Given records:

>>>

--- config.mk ---
export PLATFORM = sky130hd
export DESIGN_NAME = alu_issue_sequencer_flat
export DESIGN_NICKNAME = d
export VERILOG_FILES = /design/src/rtl/alu_issue_sequencer_if.sv /design/src/rtl/alu_issue_sequencer.sv /design/src/flat_wrapper.sv
export SDC_FILE = /design/constraint.sdc
export NUM_CORES = 1
export LEC_CHECK = 0
export CAP_MARGIN = 20
export CORE_ASPECT_RATIO = 0.75
export CORE_MARGIN = 2
export CORE_UTILIZATION = 55
export DETAILED_ROUTE_END_ITERATION = 7
export DONT_BUFFER_PORTS = 1
export PLACE_DENSITY = 0.68
export SLEW_MARGIN = 10
export SYNTH_ARGS = -nofsm -noshare
export SYNTH_HDL_FRONTEND = slang
export SYNTH_SLANG_ARGS = --single-unit
export TNS_END_PERCENT = 50
--- constraint.sdc ---
create_clock -name clk -period 3.99 [get_ports clk]
set_clock_uncertainty 0.1 [all_clocks]
set_input_delay 0.399 -clock clk [delete_from_list [all_inputs] [get_ports clk]]
set_output_delay 0.399 -clock clk [all_outputs]
set_load 0.01 [all_outputs]
## src/rtl/regfile_arb_pkg.sv

```systemverilog
// Shared types and defaults for the register-file write arbiter.
//   ADDR_W_DEF  : default register address width
//   DATA_W_DEF  : default write data width
//   arb_state_t : IDLE / SETUP / COMMIT sequencing states
package regfile_arb_pkg;

  localparam int unsigned ADDR_W_DEF = 5;
  localparam int unsigned DATA_W_DEF = 64;

  typedef enum logic [1:0] {
    IDLE   = 2'd0,
    SETUP  = 2'd1,
    COMMIT = 2'd2
  } arb_state_t;

endpackage

```

## src/rtl/regfile_write_arbiter_wr_sel_decoder.sv

```systemverilog
// Enabled one-hot wordline decoder built as a binary tree of 1-to-2 enabled decoders.
// Ports:
//   i_en   : gates every output; all-zero when low
//   i_addr : register address (ADDR_W bits)
//   o_sel  : one-hot wordline select (NREG bits)
module wr_sel_decoder #(
  parameter int unsigned ADDR_W = 5,
  parameter int unsigned NREG   = 1 << ADDR_W
) (
  input  logic              i_en,
  input  logic [ADDR_W-1:0] i_addr,
  output logic [NREG-1:0]   o_sel
);

  // Heap-ordered tree: node n has children 2n+1 (bit=0) and 2n+2 (bit=1).
  // Leaves occupy NREG-1 .. 2*NREG-2, leaf offset equals the address value.
  logic [2*NREG-2:0] w_node;

  assign w_node[0] = i_en;

  for (genvar k = 0; k < ADDR_W; k++) begin : g_lvl
    for (genvar j = 0; j < (1 << k); j++) begin : g_node
      localparam int unsigned N = (1 << k) - 1 + j;
      // Level k consumes address bit MSB-first.
      assign w_node[2*N+1] = w_node[N] & ~i_addr[ADDR_W-1-k];
      assign w_node[2*N+2] = w_node[N] &  i_addr[ADDR_W-1-k];
    end
  end

  assign o_sel = w_node[2*NREG-2:NREG-1];

endmodule

```

## src/rtl/regfile_write_arbiter.sv

```systemverilog
// Round-robin arbiter sharing the register-file write port between the writeback stage
// (req0) and the load-return path (req1). Each accepted write is sequenced SETUP (wordline
// select settles) then COMMIT (write enable fires); COMMIT overlaps the next acceptance.
// Optional feature macro: REGFILE_ARB_ZERO_FILTER_EN -- when defined, writes to address
// NREG-1 (hard-wired zero register) are accepted and dropped without a SETUP/COMMIT.
// Ports:
//   clk, rst_n                 : clock, asynchronous active-low reset
//   i_reqN_valid/addr/data     : requester N write request (N = 0, 1)
//   o_reqN_ready               : requester N accepted this cycle (combinational)
//   o_wr_sel                   : one-hot wordline select, zero when idle
//   o_wr_addr, o_wr_data       : registered address/data of the write in flight
//   o_wr_en                    : write strobe, high only in COMMIT
//   o_busy                     : a write is in flight
module regfile_write_arbiter
  import regfile_arb_pkg::*;
#(
  parameter int unsigned ADDR_W = ADDR_W_DEF,
  parameter int unsigned DATA_W = DATA_W_DEF,
  parameter int unsigned NREG   = 1 << ADDR_W
) (
  input  logic              clk,
  input  logic              rst_n,
  input  logic              i_req0_valid,
  input  logic [ADDR_W-1:0] i_req0_addr,
  input  logic [DATA_W-1:0] i_req0_data,
  input  logic              i_req1_valid,
  input  logic [ADDR_W-1:0] i_req1_addr,
  input  logic [DATA_W-1:0] i_req1_data,
  output logic              o_req0_ready,
  output logic              o_req1_ready,
  output logic [NREG-1:0]   o_wr_sel,
  output logic [ADDR_W-1:0] o_wr_addr,
  output logic [DATA_W-1:0] o_wr_data,
  output logic              o_wr_en,
  output logic              o_busy
);

  arb_state_t        r_state;
  arb_state_t        w_state_d;
  logic              r_last;
  logic [ADDR_W-1:0] r_addr;
  logic [DATA_W-1:0] r_data;

  logic              w_can_accept;
  logic              w_pick0;
  logic              w_pick1;
  logic              w_accept;
  logic              w_launch;
  logic [ADDR_W-1:0] w_acc_addr;
  logic [DATA_W-1:0] w_acc_data;
  logic              w_busy;

  assign w_can_accept = (r_state == IDLE) || (r_state == COMMIT);

  // On a tie the requester that did not win last time is granted; r_last=1 favours req0.
  assign w_pick0 = i_req0_valid && (!i_req1_valid || r_last);
  assign w_pick1 = i_req1_valid && (!i_req0_valid || !r_last);

  assign o_req0_ready = w_can_accept && w_pick0;
  assign o_req1_ready = w_can_accept && w_pick1;
  assign w_accept     = o_req0_ready || o_req1_ready;

  assign w_acc_addr = o_req1_ready ? i_req1_addr : i_req0_addr;
  assign w_acc_data = o_req1_ready ? i_req1_data : i_req0_data;

`ifdef REGFILE_ARB_ZERO_FILTER_EN
  logic w_zero_hit;
  assign w_zero_hit = (w_acc_addr == ADDR_W'(NREG - 1));
  // Zero-register writes consume the grant but never reach the wordlines.
  assign w_launch   = w_accept && !w_zero_hit;
`else
  assign w_launch   = w_accept;
`endif

  always_comb begin
    w_state_d = r_state;
    unique case (r_state)
      IDLE:    w_state_d = w_launch ? SETUP : IDLE;
      SETUP:   w_state_d = COMMIT;
      COMMIT:  w_state_d = w_launch ? SETUP : IDLE;
      default: w_state_d = IDLE;
    endcase
  end

  always_ff @(posedge clk or negedge rst_n) begin
    if (!rst_n) begin
      r_state <= IDLE;
      r_last  <= 1'b1;
      r_addr  <= '0;
      r_data  <= '0;
    end else begin
      r_state <= w_state_d;
      if (w_accept) begin
        r_last <= o_req1_ready;
      end
      if (w_launch) begin
        r_addr <= w_acc_addr;
        r_data <= w_acc_data;
      end
    end
  end

  assign w_busy    = (r_state != IDLE);
  assign o_busy    = w_busy;
  assign o_wr_en   = (r_state == COMMIT);
  assign o_wr_addr = r_addr;
  assign o_wr_data = r_data;

  wr_sel_decoder #(
    .ADDR_W (ADDR_W),
    .NREG   (NREG)
  ) u_wr_sel_decoder (
    .i_en   (w_busy),
    .i_addr (r_addr),
    .o_sel  (o_wr_sel)
  );

endmodule

```

## config.mk

```make
export PLATFORM = sky130hd
export DESIGN_NAME = regfile_write_arbiter
export DESIGN_NICKNAME = d
export VERILOG_FILES = /design/src/rtl/regfile_arb_pkg.sv /design/src/rtl/regfile_write_arbiter_wr_sel_decoder.sv /design/src/rtl/regfile_write_arbiter.sv
export SDC_FILE = /design/constraint.sdc
export NUM_CORES = 1
export LEC_CHECK = 0
export CAP_MARGIN = 40
export CELL_PAD_IN_SITES_DETAIL_PLACEMENT = 1
export CELL_PAD_IN_SITES_GLOBAL_PLACEMENT = 1
export CORE_ASPECT_RATIO = 0.9
export CORE_MARGIN = 2
export CORE_UTILIZATION = 22
export DETAILED_ROUTE_END_ITERATION = 10
export PLACE_DENSITY = 0.81
export SETUP_SLACK_MARGIN = 0.1
export SYNTH_ARGS = -nofsm -noshare
export SYNTH_HDL_FRONTEND = slang
export SYNTH_HIERARCHICAL = 1
export SYNTH_SLANG_ARGS = --single-unit
```

## constraint.sdc

```tcl
create_clock -name clk -period 1.3 [get_ports clk]
set_input_delay 0.13 -clock clk [delete_from_list [all_inputs] [get_ports clk]]
set_output_delay 0.13 -clock clk [all_outputs]
set_load 0.01 [all_outputs]
```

<<<

Work task:
Wherever a line in the data above holds the word "constraint", copy that line.

Solution to this exercise:
export SDC_FILE = /design/constraint.sdc
--- constraint.sdc ---
export SDC_FILE = /design/constraint.sdc
## constraint.sdc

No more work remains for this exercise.